From ccd42f6fb464fa11e2fd5487a41cf4dac1dc0e09 Mon Sep 17 00:00:00 2001
From: Jan De Bleser <jan.debleser@restore.eu>
Date: Fri, 24 May 2019 15:11:37 +0200
Subject: [PATCH 1/5] Saving dates as the iso standard

---
 .../org/splink/cpipe/JsonColumnParser.scala      | 16 +++++++++++++---
 1 file changed, 13 insertions(+), 3 deletions(-)

diff --git a/src/main/scala/org/splink/cpipe/JsonColumnParser.scala b/src/main/scala/org/splink/cpipe/JsonColumnParser.scala
index 2841718..27bfab4 100644
--- a/src/main/scala/org/splink/cpipe/JsonColumnParser.scala
+++ b/src/main/scala/org/splink/cpipe/JsonColumnParser.scala
@@ -1,5 +1,9 @@
 package org.splink.cpipe
 
+import java.time.format.DateTimeFormatter
+import java.time.{ZoneId, ZonedDateTime}
+import java.util.Date
+
 import com.datastax.driver.core.{DataType, Row}
 import play.api.libs.json._
 
@@ -8,10 +12,16 @@ import scala.util.{Failure, Success, Try}
 
 object JsonColumnParser {
 
-  case class Column(name: String, value: String, typ: DataType)
+  case class Column(name: String, value: Object, typ: DataType)
+
+  private val dateFormatter = DateTimeFormatter.ofPattern("yyyy-MM-dd'T'HH:mm:ss.SSS'Z'")
 
   def column2Json(column: Column) = {
-    val sanitized = stripControlChars(column.value)
+    val sanitized: String = column.value match {
+      case date: Date => dateFormatter.format(ZonedDateTime.ofInstant(date.toInstant, ZoneId.of("UTC")))
+      case _ => stripControlChars(column.value.toString)
+    }
+
     Try(Json.parse(sanitized)) match {
       case Success(json) =>
         val r = json match {
@@ -28,7 +38,7 @@ object JsonColumnParser {
 
   def row2Json(row: Row) =
     row.getColumnDefinitions.iterator.asScala.flatMap { definition =>
-      Try(row.getObject(definition.getName).toString) match {
+      Try(row.getObject(definition.getName)) match {
         case Success(value) =>
           column2Json {
             Column(definition.getName, value, definition.getType)

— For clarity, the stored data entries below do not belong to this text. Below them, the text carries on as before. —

Background: an optimization exercise with open tools, aiming at small area, a short achievable clock period and few clock cycles per item. Do not read the settings as production practice.
The RTL was checked by simulation tests, not by an equivalence proof against the original design.
Power and IR drop assume default switching activity.

## gsm7_alpha
module gsm7_alpha (
    input  wire        clk,
    input  wire        rst,           
    input  wire        cmd_valid,
    output wire        cmd_ready,
    input  wire [2:0]  cmd_op,
    input  wire [15:0] cmd_len,
    input  wire        in_valid,
    output wire        in_ready,
    input  wire [31:0] in_data,
    output reg         out_valid,
    input  wire        out_ready,
    output wire [20:0] out_data,
    output reg         res_valid,
    input  wire        res_ready,
    output wire [7:0]  res_err,
    output wire [15:0] res_count
);
Size: about 780 cells after synthesis, about 71 flip-flops, about 5300 µm² of cells after synthesis.
Settings: LEC_CHECK=0, ABC_AREA=1, CAP_MARGIN=20, CORE_MARGIN=2, CORE_UTILIZATION=40, CTS_BUF_LIST=sky130_fd_sc_hd__clkbuf_8, CTS_CLUSTER_SIZE=40, SETUP_SLACK_MARGIN=5, SLEW_MARGIN=20; clock period 8.0 ns.
standard.sh (not shown) runs the stock make flow with config.mk's settings and CLKGATE_MAP_FILE= SYNTH_SCRIPT=/design/flow/synth_recipe.tcl, a recipe that flattens the netlist after the stock synthesis.
==> flow/flow/run.sh <==
#!/bin/bash
# The standard layout (standard.sh), with plain buf_1 cells as the port buffers
# instead of the default choice (repair_timing resizes them where timing needs it).
set -euo pipefail
bash standard.sh BUFFER_PORTS_ARGS="-buffer_cell sky130_fd_sc_hd__buf_1" SETUP_SLACK_MARGIN=4.7 finish > standard.log 2>&1
Testbench counts at the start, summed over its fixed seeds: cycles 38,358, items 35,725.
Rerun with:
--- a/flow/flow/run.sh
+++ b/flow/flow/run.sh
@@ -5 +5 @@
-bash standard.sh BUFFER_PORTS_ARGS="-buffer_cell sky130_fd_sc_hd__buf_1" SETUP_SLACK_MARGIN=4.7 finish > standard.log 2>&1
+bash standard.sh BUFFER_PORTS_ARGS="-buffer_cell sky130_fd_sc_hd__buf_1" finish > standard.log 2>&1
- CTS_CLUSTER_DIAMETER: unset -> 300
- CTS_CLUSTER_SIZE: 40 -> 80
Non-clock buffer count rises by 7.
Setup slack gains 0.20 ns.
First-iteration DRC count goes down by 8.2%.
Rerun with:
--- a/flow/flow/run.sh
+++ b/flow/flow/run.sh
@@ -5 +5 @@
-bash standard.sh BUFFER_PORTS_ARGS="-buffer_cell sky130_fd_sc_hd__buf_1" finish > standard.log 2>&1
+bash standard.sh BUFFER_PORTS_ARGS="-buffer_cell sky130_fd_sc_hd__buf_1" SETUP_SLACK_MARGIN=5.25 finish > standard.log 2>&1
- CTS_CLUSTER_DIAMETER: 300 -> unset
- CTS_CLUSTER_SIZE: 80 -> 40
The changed run completed with no timing, DRC or antenna violations.
Register-to-register slack loses 0.03 ns.
Total power is higher by a few percent.
Combinational power grows by about a fifth.
Wire length came out higher by a little under a tenth.
Worst setup slack gets worse by 0.031 ns.
First-iteration DRC count grows by a quarter to a third.
Clock power fell by roughly a tenth.
Clock-buffer cell count went up by 2.
Sequential cell count does not change.
Utilization is higher by 4.7 points.
Cell count rises by a few percent.
Rerun with:
--- a/flow/flow/run.sh
+++ b/flow/flow/run.sh
@@ -5 +5 @@
-bash standard.sh BUFFER_PORTS_ARGS="-buffer_cell sky130_fd_sc_hd__buf_1" SETUP_SLACK_MARGIN=5.25 finish > standard.log 2>&1
+bash standard.sh BUFFER_PORTS_ARGS="-buffer_cell sky130_fd_sc_hd__buf_1" finish > standard.log 2>&1
- CORE_UTILIZATION: 40 -> 65
- PLACE_DENSITY: unset -> 0.8
What happened:
- hold slack degrades by 0.0084 ns
- power falls by 4.0%
- via count climbs by 4.3%
- flip-flop and latch count stays the same
- synthesized area does not change
- final cell count goes down by 8.8%
- non-clock buffer count is lower by 26

* * *

Another version of the RTL of gsm7_alpha (not shown whole).
For scale: roughly 110 I/O pins, ~0.0059 mm2 of cells after synthesis.
==> flow/design.v (excerpt) <==
module gsm7_alpha (
    input  wire        clk,
    input  wire        rst,           
    input  wire        cmd_valid,
    output wire        cmd_ready,
    input  wire [2:0]  cmd_op,
    input  wire [15:0] cmd_len,
    input  wire        in_valid,
    output wire        in_ready,
    input  wire [31:0] in_data,
    output reg         out_valid,
    input  wire        out_ready,
    output wire [20:0] out_data,
    output reg         res_valid,
    input  wire        res_ready,
    output wire [7:0]  res_err,
    output wire [15:0] res_count
);
clock: 8.0 ns
lec_check: 0
abc_area: 1
cap_margin: 20
core_margin: 2
core_utilization: 40
cts_buf_list: sky130_fd_sc_hd__clkbuf_8
cts_cluster_size: 40
setup_slack_margin: 5
slew_margin: 20
run.sh (not shown) runs the stock make flow with config.mk's settings and CLKGATE_MAP_FILE= SYNTH_SCRIPT=/design/flow/synth_recipe.tcl, a recipe that flattens the netlist after the stock synthesis.
Stock flow here: none of the scripts above is used.
Testbench counts at the start, summed over its fixed seeds: cycles 38,358, items 35,725.
==> next run, changes <==
==> flow/flow/run.sh (new file) <==
#!/bin/bash
# The standard layout (standard.sh), with plain buf_1 cells as the port buffers
# instead of the default choice (repair_timing resizes them where timing needs it).
set -euo pipefail
bash standard.sh BUFFER_PORTS_ARGS="-buffer_cell sky130_fd_sc_hd__buf_1" finish > standard.log 2>&1
==> flow/standard.sh (new file) <==
#!/bin/bash
# synth_recipe.tcl (not shown) runs the flow's synth.tcl, then flattens the netlist and writes it again
# the make line also repeats each setting of config.mk as NAME=value (left out here)
make -C /OpenROAD-flow-scripts/flow DESIGN_CONFIG=/design/flow/config.mk WORK_HOME=/design/flow/orfs CLKGATE_MAP_FILE= SYNTH_SCRIPT=/design/flow/synth_recipe.tcl "${@:-finish}"
Settings changed: CTS_BUF_LIST sky130_fd_sc_hd__clkbuf_8 to default, CTS_CLUSTER_SIZE 40 to default.
removed: flow/run.sh
Sequential share of layout area grows by 1.9 points.
Cell area shrinks by 7.3%.
Cell count is about the same.
Total power grows by about 6%.
First-iteration DRC count grows by 40%.
Setup slack degrades by 0.046 ns.
Core utilization shrinks by 4.0 points.
Global-route usage shrinks by 0.97 points.

re-timing with driven ports:
No port has a modelled driver above. Below, the same layouts with a new extraction and two added sets of constraints.
Step 1 (the two cells are an assumption about what drives the block):
set clk [get_ports {clk}]
set_driving_cell -lib_cell sky130_fd_sc_hd__clkbuf_16 $clk
set_driving_cell -lib_cell sky130_fd_sc_hd__buf_2 [delete_from_list [all_inputs] $clk]
Step 2 adds t to the input delays and takes it off the output delays; t is the mean of the earliest and latest rising clock arrival at the registers after step 1. Input paths then give back, and output paths get back, about the clock's delay inside the block.
Slacks: no drivers / after step 1 / after step 2; pairs: no drivers / after step 1.
run	t (ns)	setup slack, ns	latest minus earliest clock arrival (ns)	slew at the worst register clock pin (ns)
the first run of note 1	0.389	4.939 / 4.939 / 4.662	0.019 / 0.019	0.09 / 0.09
the second run of note 1	0.388	5.144 / 5.144 / 4.786	0.020 / 0.020	0.09 / 0.09
the third run of note 1	0.382	5.113 / 5.113 / 4.913	0.013 / 0.013	0.08 / 0.08
the fourth run of note 1	0.393	4.998 / 4.998 / 4.739	0.013 / 0.012	0.09 / 0.09
the first run of note 2	0.394	5.025 / 5.025 / 4.660	0.016 / 0.015	0.09 / 0.09
the second run of note 2	0.386	4.979 / 4.979 / 4.860	0.010 / 0.010	0.06 / 0.06
After both steps setup and hold are still met in every run listed. For the first run of note 2, which loses most, drivers alone change the setup slack by 0.000 ns; drivers and shift together by -0.365 ns.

From 9647a0293503edafb6f687745a85b22ceb863dae Mon Sep 17 00:00:00 2001
From: Jan De Bleser <jan.debleser@restore.eu>
Date: Fri, 24 May 2019 15:11:45 +0200
Subject: [PATCH 2/5] Improving load speed

---
 .../splink/cpipe/processors/Importer.scala    | 28 +++++++++++++------
 1 file changed, 19 insertions(+), 9 deletions(-)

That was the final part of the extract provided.